Correspondence: This e-mail address is being protected from spambots. You need JavaScript enabled to view it
Keywords: Pyoderma gangrenosum, surgical debridement, contraindication, pathergy, immunosuppression
Figure 1. Palmar aspect of necrotizing lesion.
Figure 2. Lateral aspect of necrotizing lesion.
Figure 3. Dorsal aspect of necrotizing lesion.
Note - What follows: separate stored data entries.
**src/rtl/i2c_seq_pkg.sv**
```systemverilog
// Package: shared constants and types of the two-wire master sequencer.
// Assumes: status codes are kept as the 5-bit field that sits in bits 7..3.
package i2c_seq_pkg;

    // Register addresses on the software port
    localparam logic [1:0] REG_CTRL = 2'd0;
    localparam logic [1:0] REG_STAT = 2'd1;
    localparam logic [1:0] REG_DATA = 2'd2;

    // Control register bit positions
    localparam int CB_DONE = 7;
    localparam int CB_STA  = 5;
    localparam int CB_STO  = 4;
    localparam int CB_EN   = 2;
    localparam int CB_IE   = 0;

    // 5-bit status codes (value shown in the status register is code << 3)
    localparam logic [4:0] CODE_START     = 5'h01;
    localparam logic [4:0] CODE_RSTART    = 5'h02;
    localparam logic [4:0] CODE_ADDR_ACK  = 5'h03;
    localparam logic [4:0] CODE_ADDR_NACK = 5'h04;
    localparam logic [4:0] CODE_DATA_ACK  = 5'h05;
    localparam logic [4:0] CODE_DATA_NACK = 5'h06;
    localparam logic [4:0] CODE_IDLE      = 5'h1F;

    // Engine sequencing states
    typedef enum logic [2:0] {
        ST_IDLE,
        ST_WAIT,
        ST_START,
        ST_BYTE,
        ST_STOP
    } eng_state_t;

endpackage

```
**src/rtl/i2c_seq_tick.sv**
```systemverilog
// Module: quarter-bit tick generator.
// Emits a one-cycle tick every BASE_DIV * 4^sel clocks. Four ticks make one
// SCL period. Assumes BASE_DIV >= 2 so bus edges settle between ticks.
module i2c_seq_tick #(
    parameter int BASE_DIV = 4
) (
    input  logic       clk,
    input  logic       rst_n,
    input  logic [1:0] sel,
    output logic       tick
);
    localparam int NSEL  = 4;
    localparam int CNT_W = $clog2(BASE_DIV * 64 + 1);

    logic [CNT_W-1:0] lim_tab [NSEL];
    logic [CNT_W-1:0] cnt;

    // One terminal count per prescaler select
    for (genvar g = 0; g < NSEL; g++) begin : g_lim
        assign lim_tab[g] = CNT_W'(BASE_DIV * (1 << (2 * g)) - 1);
    end

    // Free-running divider; restarts on reaching the selected limit
    always_ff @(posedge clk) begin
        if (!rst_n) begin
            cnt  <= '0;
            tick <= 1'b0;
        end else if (cnt >= lim_tab[sel]) begin
            cnt  <= '0;
            tick <= 1'b1;
        end else begin
            cnt  <= cnt + 1'b1;
            tick <= 1'b0;
        end
    end
endmodule

```
**src/rtl/i2c_seq_busmon.sv**
```systemverilog
// Module: bus-busy tracker.
// Sets busy on a START (SDA falling with SCL high) and clears it on a STOP
// (SDA rising with SCL high), including conditions the engine makes itself.
// Assumes the line inputs are already synchronous to clk.
module i2c_seq_busmon (
    input  logic clk,
    input  logic rst_n,
    input  logic en,
    input  logic scl_i,
    input  logic sda_i,
    output logic busy
);
    logic scl_d;
    logic sda_d;
    logic start_seen;
    logic stop_seen;

    // Condition decode from the previous and present line levels
    always_comb begin
        start_seen = scl_d && scl_i && sda_d && !sda_i;
        stop_seen  = scl_d && scl_i && !sda_d && sda_i;
    end

    // Line history and busy state; idle while the block is disabled
    always_ff @(posedge clk) begin
        if (!rst_n || !en) begin
            scl_d <= 1'b1;
            sda_d <= 1'b1;
            busy  <= 1'b0;
        end else begin
            scl_d <= scl_i;
            sda_d <= sda_i;
            if (start_seen)
                busy <= 1'b1;
            else if (stop_seen)
                busy <= 1'b0;
        end
    end
endmodule

```
**src/rtl/i2c_seq_engine.sv**
```systemverilog
// Module: bus sequencing engine.
// Runs one START, repeated START, byte or STOP per launch, stepping on
// quarter-bit ticks, then pulses evt with a status code (or sto_clr after
// a STOP). Assumes go stays low from the evt pulse until software re-arms.
module i2c_seq_engine
    import i2c_seq_pkg::*;
(
    input  logic       clk,
    input  logic       rst_n,
    input  logic       en,
    input  logic       go,
    input  logic       sta,
    input  logic       sto,
    input  logic       busy,
    input  logic       tick,
    input  logic       sda_i,
    input  logic [7:0] tx_byte,
    output logic       scl_oe,
    output logic       sda_oe,
    output logic       master,
    output logic       evt,
    output logic       sto_clr,
    output logic [4:0] evt_code,
    output logic [7:0] evt_byte
);
    localparam int BITS_PER_XFER = 9;
    localparam int BIT_W = $clog2(BITS_PER_XFER + 1);
    localparam logic [BIT_W-1:0] ACK_SLOT = BIT_W'(BITS_PER_XFER - 1);

    eng_state_t       st;
    logic [1:0]       q;
    logic [BIT_W-1:0] bitn;
    logic [7:0]       shreg;
    logic             ack_n;
    logic             first;
    logic [4:0]       byte_code;

    // Status code for a finished byte: address phase or data phase
    always_comb begin
        if (first)
            byte_code = ack_n ? CODE_ADDR_NACK : CODE_ADDR_ACK;
        else
            byte_code = ack_n ? CODE_DATA_NACK : CODE_DATA_ACK;
    end

    // Sequencer: decide the operation, then step it quarter by quarter
    always_ff @(posedge clk) begin
        if (!rst_n || !en) begin
            st       <= ST_IDLE;
            q        <= 2'd0;
            bitn     <= '0;
            shreg    <= 8'h00;
            ack_n    <= 1'b1;
            first    <= 1'b0;
            scl_oe   <= 1'b0;
            sda_oe   <= 1'b0;
            master   <= 1'b0;
            evt      <= 1'b0;
            sto_clr  <= 1'b0;
            evt_code <= CODE_IDLE;
            evt_byte <= 8'hFF;
        end else begin
            evt     <= 1'b0;
            sto_clr <= 1'b0;
            case (st)
                ST_IDLE: begin
                    if (go) begin
                        if (sto) begin
                            if (master) begin
                                st <= ST_STOP;
                                q  <= 2'd0;
                            end else begin
                                sto_clr <= 1'b1;
                                scl_oe  <= 1'b0;
                                sda_oe  <= 1'b0;
                            end
                        end else if (sta) begin
                            q  <= 2'd0;
                            st <= (busy && !master) ? ST_WAIT : ST_START;
                        end else if (master) begin
                            st    <= ST_BYTE;
                            q     <= 2'd0;
                            bitn  <= '0;
                            shreg <= tx_byte;
                        end
                    end
                end
                ST_WAIT: begin
                    if (!sta)
                        st <= ST_IDLE;
                    else if (!busy) begin
                        st <= ST_START;
                        q  <= 2'd0;
                    end
                end
                ST_START: begin
                    if (tick) begin
                        q <= q + 2'd1;
                        case (q)
                            2'd0: sda_oe <= 1'b0;
                            2'd1: scl_oe <= 1'b0;
                            2'd2: sda_oe <= 1'b1;
                            default: begin
                                scl_oe   <= 1'b1;
                                evt      <= 1'b1;
                                evt_code <= master ? CODE_RSTART : CODE_START;
                                evt_byte <= tx_byte;
                                master   <= 1'b1;
                                first    <= 1'b1;
                                st       <= ST_IDLE;
                            end
                        endcase
                    end
                end
                ST_BYTE: begin
                    if (tick) begin
                        q <= q + 2'd1;
                        case (q)
                            2'd0: sda_oe <= (bitn == ACK_SLOT) ? 1'b0 : !shreg[7];
                            2'd1: scl_oe <= 1'b0;
                            2'd2: begin
                                if (bitn == ACK_SLOT)
                                    ack_n <= sda_i;
                                else
                                    shreg <= {shreg[6:0], sda_i};
                            end
                            default: begin
                                scl_oe <= 1'b1;
                                if (bitn == ACK_SLOT) begin
                                    evt      <= 1'b1;
                                    evt_code <= byte_code;
                                    evt_byte <= shreg;
                                    first    <= 1'b0;
                                    st       <= ST_IDLE;
                                end else begin
                                    bitn <= bitn + 1'b1;
                                end
                            end
                        endcase
                    end
                end
                ST_STOP: begin
                    if (tick) begin
                        q <= q + 2'd1;
                        case (q)
                            2'd0: sda_oe <= 1'b1;
                            2'd1: scl_oe <= 1'b0;
                            2'd2: sda_oe <= 1'b0;
                            default: begin
                                master  <= 1'b0;
                                sto_clr <= 1'b1;
                                st      <= ST_IDLE;
                            end
                        endcase
                    end
                end
                default: st <= ST_IDLE;
            endcase
        end
    end
endmodule

```
**src/rtl/i2c_seq_master.sv**
```systemverilog
// Module: register-driven two-wire bus master (top).
// Holds the control, status and data registers, gates the engine with the
// completion flag and raises irq. Assumes scl_i/sda_i are synchronous and
// that the pads pull a line low while its _oe output is high.
module i2c_seq_master
    import i2c_seq_pkg::*;
#(
    parameter int BASE_DIV = 4,
    parameter int ADDR_W   = 2
) (
    input  logic              clk,
    input  logic              rst_n,
    input  logic [ADDR_W-1:0] reg_addr,
    input  logic              reg_wr,
    input  logic [7:0]        reg_wdata,
    output logic [7:0]        reg_rdata,
    input  logic              scl_i,
    input  logic              sda_i,
    output logic              scl_oe,
    output logic              sda_oe,
    output logic              irq
);
    logic       done_q, sta_q, sto_q, en_q, ie_q, wcol_q;
    logic [4:0] code_q;
    logic [1:0] presc_q;
    logic [7:0] data_q;

    logic       ctrl_wr, stat_wr, data_wr;
    logic       go, tick, busy;
    logic       evt, sto_clr, eng_master;
    logic [4:0] evt_code;
    logic [7:0] evt_byte;

    // Register-port write decode
    always_comb begin
        ctrl_wr = reg_wr && (reg_addr == ADDR_W'(REG_CTRL));
        stat_wr = reg_wr && (reg_addr == ADDR_W'(REG_STAT));
        data_wr = reg_wr && (reg_addr == ADDR_W'(REG_DATA));
    end

    // Launch permission: flag clear and no completion in flight
    assign go  = !done_q && !evt;
    assign irq = done_q && ie_q;

    // Control register: completion flag, requests, enables
    always_ff @(posedge clk) begin
        if (!rst_n) begin
            done_q <= 1'b0;
            sta_q  <= 1'b0;
            sto_q  <= 1'b0;
            en_q   <= 1'b0;
            ie_q   <= 1'b0;
        end else begin
            if (evt)
                done_q <= 1'b1;
            else if (ctrl_wr && reg_wdata[CB_DONE])
                done_q <= 1'b0;
            if (ctrl_wr) begin
                sta_q <= reg_wdata[CB_STA];
                sto_q <= reg_wdata[CB_STO];
                en_q  <= reg_wdata[CB_EN];
                ie_q  <= reg_wdata[CB_IE];
            end else if (sto_clr) begin
                sto_q <= 1'b0;
            end
        end
    end

    // Status register: code from the engine, prescaler from software
    always_ff @(posedge clk) begin
        if (!rst_n) begin
            code_q  <= CODE_IDLE;
            presc_q <= 2'b00;
        end else begin
            if (evt)
                code_q <= evt_code;
            else if (sto_clr)
                code_q <= CODE_IDLE;
            if (stat_wr)
                presc_q <= reg_wdata[1:0];
        end
    end

    // Data register and write-collision flag
    always_ff @(posedge clk) begin
        if (!rst_n) begin
            data_q <= 8'hFF;
            wcol_q <= 1'b0;
        end else begin
            if (evt)
                data_q <= evt_byte;
            else if (data_wr && done_q)
                data_q <= reg_wdata;
            if (data_wr)
                wcol_q <= !done_q;
        end
    end

    // Register read mux
    always_comb begin
        case (reg_addr)
            ADDR_W'(REG_CTRL): reg_rdata = {done_q, 1'b0, sta_q, sto_q, wcol_q, en_q, 1'b0, ie_q};
            ADDR_W'(REG_STAT): reg_rdata = {code_q, 1'b0, presc_q};
            ADDR_W'(REG_DATA): reg_rdata = data_q;
            default:           reg_rdata = 8'h00;
        endcase
    end

    i2c_seq_tick #(.BASE_DIV(BASE_DIV)) u_tick (
        .clk   (clk),
        .rst_n (rst_n),
        .sel   (presc_q),
        .tick  (tick)
    );

    i2c_seq_busmon u_busmon (
        .clk   (clk),
        .rst_n (rst_n),
        .en    (en_q),
        .scl_i (scl_i),
        .sda_i (sda_i),
        .busy  (busy)
    );

    i2c_seq_engine u_engine (
        .clk      (clk),
        .rst_n    (rst_n),
        .en       (en_q),
        .go       (go),
        .sta      (sta_q),
        .sto      (sto_q),
        .busy     (busy),
        .tick     (tick),
        .sda_i    (sda_i),
        .tx_byte  (data_q),
        .scl_oe   (scl_oe),
        .sda_oe   (sda_oe),
        .master   (eng_master),
        .evt      (evt),
        .sto_clr  (sto_clr),
        .evt_code (evt_code),
        .evt_byte (evt_byte)
    );
endmodule

```
<file path="src/rtl/sbuf_pkg.sv">
package sbuf_pkg;
  // outcome of the lookup presented this cycle
  typedef enum logic [1:0] {
    LK_IDLE,
    LK_HIT,
    LK_STALL,
    LK_MISS
  } lk_act_e;
endpackage

</file>
<file path="src/rtl/sbuf_way.sv">
// One stream: a fixed ring of DEPTH line slots, always full once allocated.
module sbuf_way #(
  parameter int ADDR_W  = 16,
  parameter int DATA_W  = 32,
  parameter int DEPTH   = 4,
  parameter int EPOCH_W = 2,
  localparam int PW = (DEPTH > 1) ? $clog2(DEPTH) : 1
) (
  input  logic              clk,
  input  logic              rst_n,
  input  logic              alloc,
  input  logic [ADDR_W-1:0] alloc_addr,
  input  logic              pop,
  output logic              head_valid,
  output logic              head_avail,
  output logic [ADDR_W-1:0] head_addr,
  output logic [DATA_W-1:0] head_data,
  output logic              fetch_req,
  output logic [ADDR_W-1:0] fetch_addr,
  output logic [PW-1:0]     fetch_slot,
  output logic [EPOCH_W-1:0] epoch,
  input  logic              fetch_fire,
  input  logic              rsp_hit,
  input  logic [PW-1:0]     rsp_slot,
  input  logic [EPOCH_W-1:0] rsp_epoch,
  input  logic [DATA_W-1:0] rsp_data
);

  logic [ADDR_W-1:0] ent_addr [DEPTH];
  logic [DATA_W-1:0] ent_data [DEPTH];
  logic [DEPTH-1:0]  issued_q;
  logic [DEPTH-1:0]  avail_q;
  logic              live_q;
  logic [PW-1:0]     head_q;
  logic [EPOCH_W-1:0] epoch_q;
  logic              fill_ok;

  // slot that lies k places after p around the ring
  function automatic logic [PW-1:0] ring_at(input logic [PW-1:0] p, input int k);
    int s;
    s = int'(p) + k;
    if (s >= DEPTH) s = s - DEPTH;
    return PW'(s);
  endfunction

  // address a slot takes when its head line is consumed
  function automatic logic [ADDR_W-1:0] refill_addr(input logic [ADDR_W-1:0] a);
    return a + ADDR_W'(DEPTH);
  endfunction

  assign head_valid = live_q;
  assign head_avail = avail_q[head_q];
  assign head_addr  = ent_addr[head_q];
  assign head_data  = ent_data[head_q];
  assign epoch      = epoch_q;

  // oldest slot not yet requested from memory
  always_comb begin
    fetch_req  = 1'b0;
    fetch_slot = '0;
    for (int j = DEPTH - 1; j >= 0; j--) begin
      if (live_q && !issued_q[ring_at(head_q, j)]) begin
        fetch_req  = 1'b1;
        fetch_slot = ring_at(head_q, j);
      end
    end
  end
  assign fetch_addr = ent_addr[fetch_slot];

  assign fill_ok = rsp_hit && (rsp_epoch == epoch_q) && live_q &&
                   issued_q[rsp_slot] && !avail_q[rsp_slot];

  always_ff @(posedge clk) begin
    if (!rst_n) begin
      live_q   <= 1'b0;
      head_q   <= '0;
      epoch_q  <= '0;
      issued_q <= '0;
      avail_q  <= '0;
      for (int k = 0; k < DEPTH; k++) begin
        ent_addr[k] <= '0;
        ent_data[k] <= '0;
      end
    end else begin
      if (fill_ok) begin
        avail_q[rsp_slot]  <= 1'b1;
        ent_data[rsp_slot] <= rsp_data;
      end
      if (fetch_fire) issued_q[fetch_slot] <= 1'b1;
      if (pop) begin
        ent_addr[head_q] <= refill_addr(ent_addr[head_q]);
        issued_q[head_q] <= 1'b0;
        avail_q[head_q]  <= 1'b0;
        head_q           <= ring_at(head_q, 1);
      end
      if (alloc) begin
        for (int k = 0; k < DEPTH; k++) begin
          ent_addr[k] <= alloc_addr + ADDR_W'(k);
        end
        issued_q <= '0;
        avail_q  <= '0;
        head_q   <= '0;
        epoch_q  <= epoch_q + 1'b1;
        live_q   <= 1'b1;
      end
    end
  end

endmodule

</file>
<file path="src/rtl/sbuf_lru.sv">
// Age ranks: 0 = most recent, N-1 = next victim.
module sbuf_lru #(
  parameter int N  = 4,
  parameter int SW = 2
) (
  input  logic          clk,
  input  logic          rst_n,
  input  logic          touch,
  input  logic [SW-1:0] touch_idx,
  output logic [SW-1:0] victim
);

  logic [SW-1:0] age_q [N];

  always_comb begin
    victim = '0;
    for (int i = 0; i < N; i++) begin
      if (age_q[i] == SW'(N - 1)) victim = SW'(i);
    end
  end

  always_ff @(posedge clk) begin
    if (!rst_n) begin
      for (int i = 0; i < N; i++) age_q[i] <= SW'(N - 1 - i);
    end else if (touch) begin
      for (int i = 0; i < N; i++) begin
        if (SW'(i) == touch_idx) age_q[i] <= '0;
        else if (age_q[i] < age_q[touch_idx]) age_q[i] <= age_q[i] + 1'b1;
      end
    end
  end

endmodule

</file>
<file path="src/rtl/sbuf_fetch_q.sv">
// Picks one stream's pending line and holds it in a request register.
module sbuf_fetch_q #(
  parameter int N       = 4,
  parameter int ADDR_W  = 16,
  parameter int SW      = 2,
  parameter int PW      = 2,
  parameter int EPOCH_W = 2,
  localparam int TAG_W  = SW + PW + EPOCH_W
) (
  input  logic               clk,
  input  logic               rst_n,
  input  logic [N-1:0]       way_req,
  input  logic [ADDR_W-1:0]  way_addr [N],
  input  logic [PW-1:0]      way_slot [N],
  input  logic [EPOCH_W-1:0] way_epoch [N],
  output logic [N-1:0]       way_fire,
  output logic               mf_valid,
  input  logic               mf_ready,
  output logic [ADDR_W-1:0]  mf_addr,
  output logic [TAG_W-1:0]   mf_tag
);

  logic              pick_any;
  logic [SW-1:0]     pick_idx;
  logic              load;
  logic              oq_valid;
  logic [ADDR_W-1:0] oq_addr;
  logic [TAG_W-1:0]  oq_tag;

  always_comb begin
    pick_any = 1'b0;
    pick_idx = '0;
    for (int i = N - 1; i >= 0; i--) begin
      if (way_req[i]) begin
        pick_any = 1'b1;
        pick_idx = SW'(i);
      end
    end
  end

  assign load     = pick_any && (!oq_valid || mf_ready);
  assign way_fire = load ? (N'(1) << pick_idx) : '0;

  always_ff @(posedge clk) begin
    if (!rst_n) begin
      oq_valid <= 1'b0;
      oq_addr  <= '0;
      oq_tag   <= '0;
    end else if (load) begin
      oq_valid <= 1'b1;
      oq_addr  <= way_addr[pick_idx];
      oq_tag   <= {pick_idx, way_slot[pick_idx], way_epoch[pick_idx]};
    end else if (mf_ready) begin
      oq_valid <= 1'b0;
    end
  end

  assign mf_valid = oq_valid;
  assign mf_addr  = oq_addr;
  assign mf_tag   = oq_tag;

endmodule

</file>
<file path="src/rtl/stream_prefetch.sv">
module stream_prefetch
  import sbuf_pkg::*;
#(
  parameter int ADDR_W  = 16,
  parameter int DATA_W  = 32,
  parameter int NSTREAM = 4,
  parameter int DEPTH   = 4,
  parameter int EPOCH_W = 2,
  localparam int SW     = (NSTREAM > 1) ? $clog2(NSTREAM) : 1,
  localparam int PW     = (DEPTH > 1) ? $clog2(DEPTH) : 1,
  localparam int TAG_W  = SW + PW + EPOCH_W
) (
  input  logic              clk,
  input  logic              rst_n,
  input  logic              lk_valid,
  input  logic [ADDR_W-1:0] lk_addr,
  output logic              lk_done,
  output logic              lk_hit,
  output logic [DATA_W-1:0] lk_data,
  output logic              mf_valid,
  input  logic              mf_ready,
  output logic [ADDR_W-1:0] mf_addr,
  output logic [TAG_W-1:0]  mf_tag,
  input  logic              mr_valid,
  input  logic [TAG_W-1:0]  mr_tag,
  input  logic [DATA_W-1:0] mr_data
);

  logic [NSTREAM-1:0] hd_valid, hd_avail, hd_match;
  logic [NSTREAM-1:0] pop_vec, alloc_vec, way_req, way_fire, way_rsp;
  logic [ADDR_W-1:0]  hd_addr   [NSTREAM];
  logic [DATA_W-1:0]  hd_data   [NSTREAM];
  logic [ADDR_W-1:0]  way_addr  [NSTREAM];
  logic [PW-1:0]      way_slot  [NSTREAM];
  logic [EPOCH_W-1:0] way_epoch [NSTREAM];

  logic [SW-1:0]      rsp_stream;
  logic [PW-1:0]      rsp_slot;
  logic [EPOCH_W-1:0] rsp_epoch;

  logic               accept, lk_stall, touch;
  logic [SW-1:0]      hit_idx, victim, touch_idx;
  logic [ADDR_W-1:0]  start_addr;
  lk_act_e            act;
  logic               done_q, hit_q;
  logic [DATA_W-1:0]  data_q;

  function automatic logic [SW-1:0] lowest_set(input logic [NSTREAM-1:0] v);
    logic [SW-1:0] r;
    r = '0;
    for (int i = NSTREAM - 1; i >= 0; i--) if (v[i]) r = SW'(i);
    return r;
  endfunction

  // first line a freshly allocated stream holds
  function automatic logic [ADDR_W-1:0] first_line(input logic [ADDR_W-1:0] a);
    return a + 1'b1;
  endfunction

  // response tag fields: {stream, slot, epoch}
  assign rsp_stream = mr_tag[TAG_W-1 -: SW];
  assign rsp_slot   = mr_tag[EPOCH_W +: PW];
  assign rsp_epoch  = mr_tag[EPOCH_W-1:0];

  always_comb begin
    for (int i = 0; i < NSTREAM; i++) begin
      hd_match[i] = hd_valid[i] && (hd_addr[i] == lk_addr);
      way_rsp[i]  = mr_valid && (rsp_stream == SW'(i));
    end
  end

  assign accept  = lk_valid && !done_q;
  assign hit_idx = lowest_set(hd_match);

  always_comb begin
    if (!accept)               act = LK_IDLE;
    else if (|hd_match)        act = hd_avail[hit_idx] ? LK_HIT : LK_STALL;
    else                       act = LK_MISS;
  end

  assign lk_stall   = (act == LK_STALL);
  assign pop_vec    = (act == LK_HIT)  ? (NSTREAM'(1) << hit_idx) : '0;
  assign alloc_vec  = (act == LK_MISS) ? (NSTREAM'(1) << victim)  : '0;
  assign touch      = (act == LK_HIT) || (act == LK_MISS);
  assign touch_idx  = (act == LK_HIT) ? hit_idx : victim;
  assign start_addr = first_line(lk_addr);

  genvar g;
  generate
    for (g = 0; g < NSTREAM; g++) begin : g_way
      sbuf_way #(
        .ADDR_W(ADDR_W), .DATA_W(DATA_W), .DEPTH(DEPTH), .EPOCH_W(EPOCH_W)
      ) u_way (
        .clk        (clk),
        .rst_n      (rst_n),
        .alloc      (alloc_vec[g]),
        .alloc_addr (start_addr),
        .pop        (pop_vec[g]),
        .head_valid (hd_valid[g]),
        .head_avail (hd_avail[g]),
        .head_addr  (hd_addr[g]),
        .head_data  (hd_data[g]),
        .fetch_req  (way_req[g]),
        .fetch_addr (way_addr[g]),
        .fetch_slot (way_slot[g]),
        .epoch      (way_epoch[g]),
        .fetch_fire (way_fire[g]),
        .rsp_hit    (way_rsp[g]),
        .rsp_slot   (rsp_slot),
        .rsp_epoch  (rsp_epoch),
        .rsp_data   (mr_data)
      );
    end
  endgenerate

  sbuf_lru #(.N(NSTREAM), .SW(SW)) u_lru (
    .clk       (clk),
    .rst_n     (rst_n),
    .touch     (touch),
    .touch_idx (touch_idx),
    .victim    (victim)
  );

  sbuf_fetch_q #(
    .N(NSTREAM), .ADDR_W(ADDR_W), .SW(SW), .PW(PW), .EPOCH_W(EPOCH_W)
  ) u_fq (
    .clk       (clk),
    .rst_n     (rst_n),
    .way_req   (way_req),
    .way_addr  (way_addr),
    .way_slot  (way_slot),
    .way_epoch (way_epoch),
    .way_fire  (way_fire),
    .mf_valid  (mf_valid),
    .mf_ready  (mf_ready),
    .mf_addr   (mf_addr),
    .mf_tag    (mf_tag)
  );

  always_ff @(posedge clk) begin
    if (!rst_n) begin
      done_q <= 1'b0;
      hit_q  <= 1'b0;
      data_q <= '0;
    end else begin
      done_q <= touch;
      hit_q  <= (act == LK_HIT);
      if (act == LK_HIT) data_q <= hd_data[hit_idx];
    end
  end

  assign lk_done = done_q;
  assign lk_hit  = hit_q;
  assign lk_data = data_q;

endmodule

</file>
A 65-year-old man presented with a left nontraumatic thumb lesion. Inflammatory markers were raised and infection was initially diagnosed. Despite surgical debridements and intravenous antibiotics, wounds deteriorated, extending to his index finger. Microbiology and histology were nonspecific. A diagnosis of pyoderma gangrenosum (PG) was made and successful treatment with steroids was initiated.


1. What is PG?

2. How is PG diagnosed?

3. What are the clinical and histological features of PG?

4. How is PG managed?


Pyoderma gangrenosum is a rare, autoimmune, ulcerative, neutrophilic dermatosis of unknown aetiology. Initial presentation of PG is as small papules, which subsequently coalesce, break down, and undergo liquefactive necrosis to form ulcers.1 It has an estimated incidence of 3 to 10 cases per million worldwide and mainly affects adults, affecting men and women equally. Its peak onset is at 50 years of age.2 There are 5 clinical subtypes: ulcerative, peristomal, pustular, bullous, and vegetative. It is a rapidly progressive disease with irregular, erythematous undermined borders that can occur on any skin surface.1

Pyoderma gangrenosum is a diagnosis of exclusion and no laboratory test has been developed for its diagnosis.3 As illustrated by this case, PG is often not recognized immediately. This delay in diagnosis can have significant consequences.1 Although PG has a typical clinical appearance (discussed below), there are other conditions that present with similar features. Differential diagnoses include Behcet's, vasculitis, mixed cryoglobulinaemia, lupus, cutaneous infection such as ecthyma, blastomycosis, or herpes simplex, vascular or arterial ulceration, or cutaneous malignancy.3 An essential differential diagnosis of PG and possibility in our patient is Sweet syndrome: another neutrophilic dermatosis presenting with red papules and plaques, more commonly on the dorsum of the hand.2 Presently, PG lacks international diagnostic criteria, but some have been proposed, split into major and minor criteria. Major criteria include rapidly developing ulcers and the ruling-out of other ulcerative skin conditions. Minor criteria include pathergy (a nonspecific hypersensitivity reaction of skin to minimal trauma, leading to persistent ulceration at the site of surgical incision), systemic disease associated with PG, and more.3

Patients often present systemically unwell, with a fever.1 Lesions are painful, often severely so, and are disproportionate to the size of the lesion. Ulcers subsequently heal with cribriform scarring.3 In 50% to 70% of cases, PG presents with underlying inflammatory bowel disease, haematological malignancies, or rheumatologic disease.2 Extracutaneous manifestations may occur, including in the spleen, in the lungs as pulmonary nodules, or in the eyes as scleritis.4 Inflammatory markers, including C-reactive protein, erythrocyte sedimentation rate, and white blood cell count are raised. Furthermore, patients with PG may have raised autoantibodies (particularly p-ANCA) if inflammatory bowel disease is present. Histological appearance is contingent upon the subtype of PG as well as the time the skin biopsy is taken: early lesions show moderate lymphocytic infiltration with oedema and thrombosis. Infarction and abscesses occur in later ulceration, with antibodies such as IgM found in dermal blood vessels, suggesting an immunological pathogenesis.5 Clonal T-cell expansions have also been described in some PG lesions.2 However, these findings are not specific to PG. It is important to note that review by a dermopathologist is recommended over standard pathologic interpretation.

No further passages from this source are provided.